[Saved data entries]
-- Opening Marker --

<file path="src/hw/rtl/fmts_pkg.sv">
// Shared types, codes and constants of the Fourier mode turbulence synthesizer.
// No dependencies; used by every RTL file of the block.
`timescale 1ns / 1ps
package fmts_pkg;

  localparam int N_MODES_DEF   = 32;
  localparam int N_SEEDS_DEF   = 16;
  localparam int FRAC_BITS_DEF = 16;

  localparam int WORD_W    = 32;
  localparam int CFG_IDX_W = 3;
  localparam int ROOT_STEPS = 32;
  localparam int DIV_LONG_STEPS  = 64;
  localparam int DIV_SHORT_STEPS = 32;

  localparam logic [1:0] CMD_LOAD_MODE = 2'd0;
  localparam logic [1:0] CMD_LOAD_SEED = 2'd1;
  localparam logic [1:0] CMD_COMPUTE   = 2'd2;

  localparam logic [CFG_IDX_W-1:0] CFG_CUTOFF  = 3'd0;
  localparam logic [CFG_IDX_W-1:0] CFG_MESH    = 3'd1;
  localparam logic [CFG_IDX_W-1:0] CFG_MINLEN  = 3'd2;
  localparam logic [CFG_IDX_W-1:0] CFG_MINVEL  = 3'd3;
  localparam logic [CFG_IDX_W-1:0] CFG_ACTIVE  = 3'd4;

  // odd quarter-wave sine polynomial, Q30
  localparam logic [31:0] SIN_A1 = 32'd1686629713;
  localparam logic [31:0] SIN_A3 = 32'd693598668;
  localparam logic [31:0] SIN_A5 = 32'd85569306;
  localparam logic [31:0] SIN_A7 = 32'd5026995;
  localparam logic [31:0] SIN_A9 = 32'd172272;

  typedef struct packed {
    logic [1:0]         cmd;
    logic [7:0]         slot;
    logic signed [31:0] vec_a_x;
    logic signed [31:0] vec_a_y;
    logic signed [31:0] vec_a_z;
    logic signed [31:0] vec_b_x;
    logic signed [31:0] vec_b_y;
    logic signed [31:0] vec_b_z;
    logic signed [31:0] vec_c_x;
    logic signed [31:0] vec_c_y;
    logic signed [31:0] vec_c_z;
  } fmts_in_t;

  typedef struct packed {
    logic [7:0]         node_tag;
    logic signed [31:0] flu_axial;
    logic signed [31:0] flu_lateral;
    logic signed [31:0] flu_vertical;
  } fmts_out_t;

endpackage

</file>
<file path="src/hw/rtl/fmts_div.sv">
// Iterative restoring divider: 64 or 32 quotient steps, one bit per cycle.
// Divisor below 2^31, held by the caller while busy. Depends on fmts_pkg.
`timescale 1ns / 1ps
module fmts_div (
  input  logic        clk_i,
  input  logic        rst_ni,
  input  logic        start_i,
  input  logic        long_i,
  input  logic [63:0] dvd_i,
  input  logic [30:0] rem_i,
  input  logic [30:0] den_i,
  output logic        done_o,
  output logic [31:0] quo_o,
  output logic [30:0] rem_o
);
  import fmts_pkg::*;

  logic        busy_q, done_q;
  logic [6:0]  cnt_q;
  logic [31:0] rem_q, quo_q;
  logic [63:0] dvd_q;
  logic [31:0] shifted;
  logic        ge;

  assign shifted = {rem_q[30:0], dvd_q[63]};
  assign ge      = (shifted >= {1'b0, den_i});

  always_ff @(posedge clk_i or negedge rst_ni) begin
    if (!rst_ni) begin
      busy_q <= 1'b0;
      done_q <= 1'b0;
      cnt_q  <= '0;
    end else if (start_i) begin
      busy_q <= 1'b1;
      done_q <= 1'b0;
      cnt_q  <= long_i ? 7'(DIV_LONG_STEPS) : 7'(DIV_SHORT_STEPS);
    end else if (busy_q) begin
      cnt_q <= cnt_q - 7'd1;
      if (cnt_q == 7'd1) begin
        busy_q <= 1'b0;
        done_q <= 1'b1;
      end
    end else begin
      done_q <= 1'b0;
    end
  end

  always_ff @(posedge clk_i) begin
    if (start_i) begin
      rem_q <= {1'b0, rem_i};
      dvd_q <= dvd_i;
      quo_q <= '0;
    end else if (busy_q) begin
      rem_q <= ge ? (shifted - {1'b0, den_i}) : shifted;
      dvd_q <= dvd_q << 1;
      quo_q <= {quo_q[30:0], ge};
    end
  end

  assign done_o = done_q;
  assign quo_o  = quo_q;
  assign rem_o  = rem_q[30:0];

endmodule

</file>
<file path="config.mk">
export PLATFORM = sky130hd
export DESIGN_NAME = fmts_div
export DESIGN_NICKNAME = d
export VERILOG_FILES = /design/src/hw/rtl/fmts_pkg.sv /design/src/hw/rtl/fmts_div.sv
export SDC_FILE = /design/constraint.sdc
export NUM_CORES = 1
export LEC_CHECK = 0
export ABC_AREA = 0
export BUFFER_PORTS_ARGS = -buffer_cell sky130_fd_sc_hd__buf_2
export CAP_MARGIN = 10
export CORE_MARGIN = 5
export CORE_UTILIZATION = 40
export CTS_BUF_LIST = sky130_fd_sc_hd__clkbuf_4 sky130_fd_sc_hd__clkbuf_8 sky130_fd_sc_hd__clkbuf_16
export DETAILED_ROUTE_END_ITERATION = 7
export PLACE_DENSITY = 0.64
export SLEW_MARGIN = 20
export SYNTH_ARGS = -nofsm -noshare
export SYNTH_HDL_FRONTEND = slang
export SYNTH_SLANG_ARGS = --single-unit
</file>
<file path="constraint.sdc">
create_clock -name clk_i -period 6.8 [get_ports clk_i]
set_clock_uncertainty 0.05 [all_clocks]
set_input_delay 0.34 -clock clk_i [delete_from_list [all_inputs] [get_ports clk_i]]
set_output_delay 0.34 -clock clk_i [all_outputs]
set_load 0.05 [all_outputs]
</file>
* After elaboration in Yosys (flattened, before gate mapping) *
Index checks and enable logic that the tools add are counted.

cells by class
  add/sub/neg operators = 2
  $lt $le $gt $ge = 1
  equal/unequal tests = 2
  muxes and demuxes = 14
  reductions and logical operators = 1

operator list
  operator                                                            number
  64-bit 2-to-1 mux                                                   2
  31-bit 2-to-1 mux                                                   3
  32-bit by 31-bit greater-or-equal comparator with 1-bit output      1
  31-bit subtractor                                                   1
  7-bit 2-to-1 mux                                                    3
  7-bit by 1-bit == test with 1-bit output, second input constant     1
  7-bit by 1-bit subtractor with 7-bit output, second input constant  1
  1-bit 2-to-1 mux                                                    6
  3-bit by 2-bit != test with 1-bit output, second input constant     1
  2-bit nonzero test                                                  1

word-level totals
  register bits = 136
  input bits = 130
  output and inout port bits = 64
  word-level logic and storage cells = 26

* Depth between registers and ports, before layout *
  depth in word-level cells = 4
  mapped depth = 13

* Worst setup path after synthesis *
No wires, ideal clock.

  path type = register to register
  from = register busy_q
  to = register dvd_q[0] (enable)
  arrival = 2.545 ns
  required time = 6.337 ns
  slack = 3.792 ns
  stages on the path, launching flop included = 5
  buffers on the path = 3
  period minus slack after synthesis = 3.008 ns
  path through = dfrtp_1 -> clkbuf_1 -> buf_1 -> buf_1 -> or2_2

on the way
  longest elaborated chain between the ends = 1

ends and longest elaborated chain
  what                                 RTL line        source
  from (decl)                          fmts_div.sv:18  logic busy_q, done_q;
  from (signal assigned)               fmts_div.sv:30  busy_q <= 1'b0;
  from (signal assigned)               fmts_div.sv:34  busy_q <= 1'b1;
  from (signal assigned)               fmts_div.sv:40  busy_q <= 1'b0;
  2-bit nonzero test (no source line)  -
  to (signal assigned)                 fmts_div.sv:51  dvd_q <= dvd_i;
  to (signal assigned)                 fmts_div.sv:55  dvd_q <= dvd_q << 1;
  to (decl)                            fmts_div.sv:21  logic [63:0] dvd_q;

Every way passes these cells.
A chain may end at the register's enable or synchronous reset.

* Worst setup path in the final report *
  from = register dvd_q[63]
  to = register rem_q[22], data pin

on the way
  longest elaborated chain between the ends = 4

ends and longest elaborated chain
  what                                                                                                        RTL line                        source
  31-bit subtractor / 32-bit by 31-bit greater-or-equal comparator with 1-bit output (equally long branches)  fmts_div.sv:54, fmts_div.sv:26
  31-bit 2-to-1 mux *                                                                                         fmts_div.sv:54                  rem_q <= ge ? (shifted - {1'b0, den_i}) : shifted;
  31-bit 2-to-1 mux *                                                                                         fmts_div.sv:53                  end else if (busy_q) begin
  31-bit 2-to-1 mux *                                                                                         fmts_div.sv:49                  if (start_i) begin
  to (signal assigned)                                                                                        fmts_div.sv:50                  rem_q <= {1'b0, rem_i};
  to (signal assigned)                                                                                        fmts_div.sv:54
  to (decl)                                                                                                   fmts_div.sv:20                  logic [31:0] rem_q, quo_q;

Mark *: on every way between the ends. The rest lies on a longest branch, timed or not. The select of a mux whose other input is x is not followed.

==> impl_summary.log <==
INFO  metric postCtsSetupBuffers = 0
INFO  metric resized_after_cts = 0
INFO  metric route.final.wire_length = 19310 um
INFO  metric clock-root-buffer = sky130_fd_sc_hd__clkbuf_16
INFO  metric hold_path_startpoint = long_i
INFO  metric drt_pre_antenna_iters = 5
INFO  metric post-route-period-util = 50.62%
INFO  metric cts.sinks = 136
INFO  metric global_route.overflow_total = 0
INFO  metric number_of_nets_in_the_final_layout = 1050
INFO  metric remaining_drc_errors = 0
INFO  metric clk_latency = 0.41 ns
INFO  metric tritoncts.num_buffers = 17
INFO  metric port_buffers = 193
INFO  metric fp.dieW = 148.7 um
INFO  metric grt_start_max_net_pins = 79
INFO  metric remaining_number_of_nets_flagged_by_the_antenna_check_after_routing = 0
INFO  metric via_count_of_the_first_global_routing_pass = 5908
INFO  metric ctsLongestPathBuffers = 2
INFO  metric cts_tree = done
INFO  metric crit_path_max_fanout = 23
INFO  metric antenna_found_initial = 6
INFO  metric synth_area = 7695 sq um
INFO  metric timing.slew.headroom = 29.08%
INFO  metric final-setup-viol-count = 0
INFO  metric cp.arrival = 3.54 ns
INFO  metric post_synth_inst_count = 706
INFO  metric hold_class = input pin to flop
INFO  metric cts_htree_levels = 4
INFO  metric number_of_flops_mapped_to_enable_cells_by_yosys = 95
INFO  metric synth_warnings = 0
INFO  metric reg2reg_from = dvd_q[63]
INFO  metric design_area = 9463 sq um
INFO  metric start_kind = flop
INFO  metric report.final.slew_viol_count = 0
INFO  metric worstPathRequired = 6.89 ns
INFO  metric layout_min_cycle_time = 3.442 ns
INFO  metric fill_cell_instance_count_of_the_final_layout = 1773
INFO  metric synth-seq-area-share = 48.33%
INFO  metric timing.critical_path.from = dvd_q[63]
INFO  metric core_area = 18830 sq um
INFO  metric detailroute.via_count = 5901
INFO  metric placement.cell_area = 8856 sq um
INFO  metric crit_type = flop to flop
INFO  metric mappedNetlistNets = 870
INFO  metric rows = 50
INFO  metric ys_async_sr_fraction = 6.618%
INFO  metric synth_cell_type_count = 69
INFO  metric max-cap-violations = 0
INFO  metric floorplan.die.height = 148.7 um
INFO  metric end_kind = flop
INFO  metric achievable-frequency = 290.5 MHz
INFO  metric grt_pass1_wl = 30810 um
INFO  metric num_io_pins = 194
INFO  metric initial_utilization = 40.86%
INFO  metric cts_hold_buffers = 1
INFO  metric worstMarginPinSlew = 1.064 ns
INFO  metric wl_per_cell = 16.64 um
INFO  metric dp.final_hpwl = 14030 um
INFO  metric flow.area_growth_from_synthesis = 22.98%
INFO  metric setup_total_negative_slack = 0 ns
INFO  metric drt-initial-drc-count = 282
INFO  metric hold_viol = 0
INFO  metric die_area = 22110 sq um
INFO  metric route.detailed.vias_per_inst = 5.087
INFO  metric power.static_leakage = 4.445 nW
INFO  metric outcome = finished clean
INFO  metric power_per_cell_area = 444.9 nW/um^2
INFO  metric ys.flop_type = sky130_fd_sc_hd__edfxtp_1
INFO  metric clkTransAtPathRegs = 0.06 ns
INFO  metric final_layout_size_suffix_gt1_share = 34.48%
INFO  metric grt_util_all_layers = 17.45%
INFO  metric synth-seq-cells = 136
INFO  metric rd_place_congestion = 0.8743
INFO  metric worst_ir_drop_vdd = 188.2 uV
INFO  metric avgSynthCellArea = 10.90 sq um
INFO  metric grt_setup_unrepaired = no
kinds of logic (layout without fill, tap and decap cells):
group / after synthesis / in the layout / synth area share [%]
other: 0 / 1 / 0
adder cells (fa/ha/maj): 34 / 34 / 5.626
flip-flops: 136 / 136 / 48.33
XOR/XNOR: 24 / 24 / 2.732
multiplexers: 114 / 114 / 15.87
AND/OR/NAND/NOR: 170 / 170 / 10.63
AO/OA/AOI/OAI: 148 / 148 / 12.55
buffers and inverters: 80 / 273 / 4.260
where the power goes:
part / switching (W) / total, W / internal [W]
Clock: 0.000388 / 0.000942 / 0.000554
Sequential: 0.000140 / 0.00126 / 0.00112
Combinational: 0.00127 / 0.00201 / 0.000735
Total: 0.00180 / 0.00421 / 0.00241
flip-flops by register name, indices dropped and copies added (netlist names):
signal,cells
dvd_q,64
quo_o,32
rem_q,31
cnt_q,7
busy_q,1
done_o,1
final cells by class:
| class | count | area (sq um) | share of cell area [%] |
|---|---|---|---|
| Antenna cell | 1 | 2.502 | 0.02644 |
| Clock buffer | 18 | 432.9 | 4.575 |
| Clock inverter | 14 | 161.4 | 1.706 |
| Inverter | 43 | 161.4 | 1.706 |
| Multi-Input combinational cell | 490 | 3651 | 38.58 |
| Sequential cell | 136 | 3720 | 39.31 |
| Tap cell | 260 | 325.3 | 3.438 |
| Timing Repair Buffer | 198 | 1008 | 10.66 |
per-layer routing:
metal / GRT usage [%] / up-vias / wire length [um]
met5: 0 / - / 80
met4: 4.203 / 12 / 228
met3: 7.252 / 27 / 1849
met2: 26.57 / 192 / 8499
met1: 23.20 / 2733 / 8647
li1: - / 2937 / -
metrics by stage:
step           cells  utilization [%]  power [W]  setup WS [ns]  hold WS (ns)
6_report        1160            50.25   0.004210          3.358        0.1245
5_1_grt         1159            50.24   0.004490          3.101        0.1300
4_1_cts         1159            50.24   0.004244          3.350        0.1018
3_5_place_dp    1126            47.03   0.003285          3.256        0.1523
3_3_place_gp    1126            47.03   0.003263          3.361        0.1556
2_1_floorplan    706                -   0.002844          3.792     -0.005591
cells in the mapped netlist (3+ instances only):
master | number | share of area [%]
sky130_fd_sc_hd__edfxtp_1 | 95 | 37
sky130_fd_sc_hd__mux2_2 | 64 | 9.4
sky130_fd_sc_hd__nor2_1 | 58 | 2.8
sky130_fd_sc_hd__mux2i_1 | 50 | 6.5
sky130_fd_sc_hd__nand2_1 | 48 | 2.3
sky130_fd_sc_hd__inv_1 | 42 | 2.0
sky130_fd_sc_hd__o21ai_0 | 39 | 2.5
sky130_fd_sc_hd__a21oi_1 | 34 | 2.2
sky130_fd_sc_hd__ha_1 | 33 | 5.4
sky130_fd_sc_hd__dfxtp_1 | 32 | 8.3
sky130_fd_sc_hd__clkbuf_1 | 24 | 1.2
sky130_fd_sc_hd__a21o_1 | 18 | 1.8
sky130_fd_sc_hd__xnor2_1 | 17 | 1.9
sky130_fd_sc_hd__nand3_1 | 12 | 0.78
sky130_fd_sc_hd__dfrtp_1 | 9 | 2.9
sky130_fd_sc_hd__nor3_1 | 9 | 0.59
sky130_fd_sc_hd__o21ai_1 | 9 | 0.59
sky130_fd_sc_hd__nand4_1 | 8 | 0.65
sky130_fd_sc_hd__a31oi_1 | 7 | 0.57
sky130_fd_sc_hd__xor2_1 | 7 | 0.80
sky130_fd_sc_hd__buf_1 | 6 | 0.29
sky130_fd_sc_hd__and2_1 | 5 | 0.41
sky130_fd_sc_hd__o21a_1 | 5 | 0.49
sky130_fd_sc_hd__buf_2 | 4 | 0.26
sky130_fd_sc_hd__o211ai_1 | 4 | 0.39
sky130_fd_sc_hd__a211oi_1 | 3 | 0.29
sky130_fd_sc_hd__a21boi_0 | 3 | 0.29
sky130_fd_sc_hd__and3_1 | 3 | 0.24
sky130_fd_sc_hd__buf_6 | 3 | 0.44
sky130_fd_sc_hd__nand2b_1 | 3 | 0.24
sky130_fd_sc_hd__nor2b_1 | 3 | 0.24
sky130_fd_sc_hd__o2111ai_1 | 3 | 0.34
cells in the final DEF (no fill, tap or decap), types with 18 or more instances in the layout:
cell type,netlist,layout
sky130_fd_sc_hd__dfxtp_1,32,32
sky130_fd_sc_hd__inv_1,42,42
sky130_fd_sc_hd__nor2_1,58,58
sky130_fd_sc_hd__buf_2,4,192
sky130_fd_sc_hd__o21ai_0,39,39
sky130_fd_sc_hd__nand2_1,48,48
sky130_fd_sc_hd__ha_1,33,33
sky130_fd_sc_hd__a21o_1,18,18
sky130_fd_sc_hd__mux2_2,64,64
sky130_fd_sc_hd__a21oi_1,34,34
sky130_fd_sc_hd__mux2i_1,50,50
sky130_fd_sc_hd__edfxtp_1,95,95
critical path, stage by stage, from the launching register on:
cell and delay (ns):
sky130_fd_sc_hd__edfxtp_1 0.34, sky130_fd_sc_hd__inv_1 0.04, sky130_fd_sc_hd__ha_1 0.20, sky130_fd_sc_hd__fa_1 0.44, sky130_fd_sc_hd__nor2b_4 0.14, sky130_fd_sc_hd__o31a_1 0.19, sky130_fd_sc_hd__a41oi_2 0.16, sky130_fd_sc_hd__o211ai_4 0.16
sky130_fd_sc_hd__a211oi_4 0.14, sky130_fd_sc_hd__nor2_4 0.53, sky130_fd_sc_hd__buf_4 0.43, sky130_fd_sc_hd__mux2i_1 0.25, sky130_fd_sc_hd__a21oi_1 0.08
path summary, 6_finish.rpt:
path,cells after the start,end,slack [ns]
hold reg to reg,2,quo_o[31],0.44
hold / removal,3,cnt_q[6],0.12
setup / recovery,12,rem_q[22],3.36
setup reg to reg,12,rem_q[22],3.36
max in group asynchronous,2,busy_q,6.25
min in group asynchronous,2,cnt_q[4],0.25
Note: power is estimated with default switching activity, not from simulation.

-- Closing Marker --

Task item =
Set down the lines above as they stand, starting with the first line and ending with the line that contains "localparam logic [31:0] SIN_A1".

Answer =
<file path="src/hw/rtl/fmts_pkg.sv">
// Shared types, codes and constants of the Fourier mode turbulence synthesizer.
// No dependencies; used by every RTL file of the block.
`timescale 1ns / 1ps
package fmts_pkg;

  localparam int N_MODES_DEF   = 32;
  localparam int N_SEEDS_DEF   = 16;
  localparam int FRAC_BITS_DEF = 16;

  localparam int WORD_W    = 32;
  localparam int CFG_IDX_W = 3;
  localparam int ROOT_STEPS = 32;
  localparam int DIV_LONG_STEPS  = 64;
  localparam int DIV_SHORT_STEPS = 32;

  localparam logic [1:0] CMD_LOAD_MODE = 2'd0;
  localparam logic [1:0] CMD_LOAD_SEED = 2'd1;
  localparam logic [1:0] CMD_COMPUTE   = 2'd2;

  localparam logic [CFG_IDX_W-1:0] CFG_CUTOFF  = 3'd0;
  localparam logic [CFG_IDX_W-1:0] CFG_MESH    = 3'd1;
  localparam logic [CFG_IDX_W-1:0] CFG_MINLEN  = 3'd2;
  localparam logic [CFG_IDX_W-1:0] CFG_MINVEL  = 3'd3;
  localparam logic [CFG_IDX_W-1:0] CFG_ACTIVE  = 3'd4;

  // odd quarter-wave sine polynomial, Q30
  localparam logic [31:0] SIN_A1 = 32'd1686629713;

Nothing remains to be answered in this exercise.